*Task goal*
Begin at the line that contains "run 2: changes" and repeat every line from there to the end of the records below, inclusive, without adding any other line.

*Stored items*
------------------------------------------------------------------------

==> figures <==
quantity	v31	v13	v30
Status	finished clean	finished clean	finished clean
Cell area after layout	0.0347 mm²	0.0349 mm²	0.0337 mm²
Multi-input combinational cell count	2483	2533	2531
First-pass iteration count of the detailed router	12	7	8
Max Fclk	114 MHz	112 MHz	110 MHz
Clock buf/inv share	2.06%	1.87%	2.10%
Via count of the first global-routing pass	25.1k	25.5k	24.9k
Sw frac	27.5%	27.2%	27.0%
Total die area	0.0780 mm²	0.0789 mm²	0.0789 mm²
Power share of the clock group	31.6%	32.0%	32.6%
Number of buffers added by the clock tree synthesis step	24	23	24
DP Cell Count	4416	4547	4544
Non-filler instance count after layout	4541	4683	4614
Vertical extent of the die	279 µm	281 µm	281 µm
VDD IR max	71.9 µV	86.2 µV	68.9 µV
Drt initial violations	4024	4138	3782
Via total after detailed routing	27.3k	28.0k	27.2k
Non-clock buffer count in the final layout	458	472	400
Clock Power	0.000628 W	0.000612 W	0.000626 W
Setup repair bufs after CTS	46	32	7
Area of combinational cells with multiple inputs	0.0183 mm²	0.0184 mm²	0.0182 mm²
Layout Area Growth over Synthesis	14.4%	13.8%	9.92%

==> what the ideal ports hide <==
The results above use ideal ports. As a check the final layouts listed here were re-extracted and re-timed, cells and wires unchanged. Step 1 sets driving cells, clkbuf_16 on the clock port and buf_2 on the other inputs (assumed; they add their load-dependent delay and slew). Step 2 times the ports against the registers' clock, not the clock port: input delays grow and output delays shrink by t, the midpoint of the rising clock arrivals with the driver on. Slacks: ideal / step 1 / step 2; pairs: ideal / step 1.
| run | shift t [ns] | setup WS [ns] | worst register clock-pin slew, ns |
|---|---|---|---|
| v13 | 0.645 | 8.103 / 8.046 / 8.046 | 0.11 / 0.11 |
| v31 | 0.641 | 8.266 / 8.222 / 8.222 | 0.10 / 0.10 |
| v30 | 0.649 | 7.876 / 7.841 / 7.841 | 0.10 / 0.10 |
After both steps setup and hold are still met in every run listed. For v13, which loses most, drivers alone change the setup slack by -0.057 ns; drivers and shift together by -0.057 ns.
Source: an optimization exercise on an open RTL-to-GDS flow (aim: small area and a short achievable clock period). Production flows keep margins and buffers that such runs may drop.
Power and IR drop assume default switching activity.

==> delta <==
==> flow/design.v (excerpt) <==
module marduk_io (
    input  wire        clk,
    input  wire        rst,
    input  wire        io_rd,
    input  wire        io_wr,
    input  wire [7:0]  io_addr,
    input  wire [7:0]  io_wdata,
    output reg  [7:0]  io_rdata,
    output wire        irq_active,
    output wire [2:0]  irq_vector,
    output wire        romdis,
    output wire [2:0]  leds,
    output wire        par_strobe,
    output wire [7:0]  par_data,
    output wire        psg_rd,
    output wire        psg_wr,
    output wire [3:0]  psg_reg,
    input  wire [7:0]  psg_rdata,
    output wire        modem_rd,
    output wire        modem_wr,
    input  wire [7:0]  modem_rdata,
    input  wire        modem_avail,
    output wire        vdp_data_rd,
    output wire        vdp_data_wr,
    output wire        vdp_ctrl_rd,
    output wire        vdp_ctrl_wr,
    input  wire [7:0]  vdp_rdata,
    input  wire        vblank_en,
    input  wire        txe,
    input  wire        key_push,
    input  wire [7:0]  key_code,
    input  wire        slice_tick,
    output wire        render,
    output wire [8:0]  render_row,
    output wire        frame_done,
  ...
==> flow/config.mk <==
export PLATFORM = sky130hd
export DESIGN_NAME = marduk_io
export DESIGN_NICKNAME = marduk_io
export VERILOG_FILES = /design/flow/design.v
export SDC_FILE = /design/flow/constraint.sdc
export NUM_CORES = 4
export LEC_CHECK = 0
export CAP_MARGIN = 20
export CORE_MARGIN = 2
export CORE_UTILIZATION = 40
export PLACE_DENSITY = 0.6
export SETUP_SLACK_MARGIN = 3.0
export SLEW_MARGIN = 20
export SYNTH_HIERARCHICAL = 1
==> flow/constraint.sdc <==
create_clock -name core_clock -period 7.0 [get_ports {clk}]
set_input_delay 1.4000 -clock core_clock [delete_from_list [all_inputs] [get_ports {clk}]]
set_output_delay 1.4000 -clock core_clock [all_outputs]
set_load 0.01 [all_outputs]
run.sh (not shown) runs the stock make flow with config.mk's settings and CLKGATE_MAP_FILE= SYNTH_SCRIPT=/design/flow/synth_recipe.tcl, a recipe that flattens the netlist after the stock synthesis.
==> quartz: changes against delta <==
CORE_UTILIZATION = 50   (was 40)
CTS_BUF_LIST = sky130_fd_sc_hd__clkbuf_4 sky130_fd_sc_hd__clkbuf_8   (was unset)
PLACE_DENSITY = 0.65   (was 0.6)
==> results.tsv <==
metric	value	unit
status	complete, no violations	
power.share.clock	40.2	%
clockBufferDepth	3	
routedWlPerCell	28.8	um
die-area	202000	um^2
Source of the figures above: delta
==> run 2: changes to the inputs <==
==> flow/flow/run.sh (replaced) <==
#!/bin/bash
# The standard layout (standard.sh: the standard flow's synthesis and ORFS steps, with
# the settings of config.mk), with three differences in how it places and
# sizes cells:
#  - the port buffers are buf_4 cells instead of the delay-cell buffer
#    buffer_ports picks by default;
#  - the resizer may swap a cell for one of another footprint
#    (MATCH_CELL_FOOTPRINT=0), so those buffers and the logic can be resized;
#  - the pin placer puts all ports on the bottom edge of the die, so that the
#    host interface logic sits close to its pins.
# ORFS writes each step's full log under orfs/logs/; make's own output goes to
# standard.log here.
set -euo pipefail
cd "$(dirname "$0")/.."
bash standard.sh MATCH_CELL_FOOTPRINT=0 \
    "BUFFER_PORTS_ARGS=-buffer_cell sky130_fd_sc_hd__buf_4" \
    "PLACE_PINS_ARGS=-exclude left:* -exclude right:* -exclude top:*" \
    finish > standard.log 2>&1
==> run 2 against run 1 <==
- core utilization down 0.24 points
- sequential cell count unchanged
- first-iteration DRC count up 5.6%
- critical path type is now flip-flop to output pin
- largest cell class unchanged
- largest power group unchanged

------------------------------------------------------------------------

*Task answer*
==> run 2: changes to the inputs <==
==> flow/flow/run.sh (replaced) <==
#!/bin/bash
# The standard layout (standard.sh: the standard flow's synthesis and ORFS steps, with
# the settings of config.mk), with three differences in how it places and
# sizes cells:
#  - the port buffers are buf_4 cells instead of the delay-cell buffer
#    buffer_ports picks by default;
#  - the resizer may swap a cell for one of another footprint
#    (MATCH_CELL_FOOTPRINT=0), so those buffers and the logic can be resized;
#  - the pin placer puts all ports on the bottom edge of the die, so that the
#    host interface logic sits close to its pins.
# ORFS writes each step's full log under orfs/logs/; make's own output goes to
# standard.log here.
set -euo pipefail
cd "$(dirname "$0")/.."
bash standard.sh MATCH_CELL_FOOTPRINT=0 \
    "BUFFER_PORTS_ARGS=-buffer_cell sky130_fd_sc_hd__buf_4" \
    "PLACE_PINS_ARGS=-exclude left:* -exclude right:* -exclude top:*" \
    finish > standard.log 2>&1
==> run 2 against run 1 <==
- core utilization down 0.24 points
- sequential cell count unchanged
- first-iteration DRC count up 5.6%
- critical path type is now flip-flop to output pin
- largest cell class unchanged
- largest power group unchanged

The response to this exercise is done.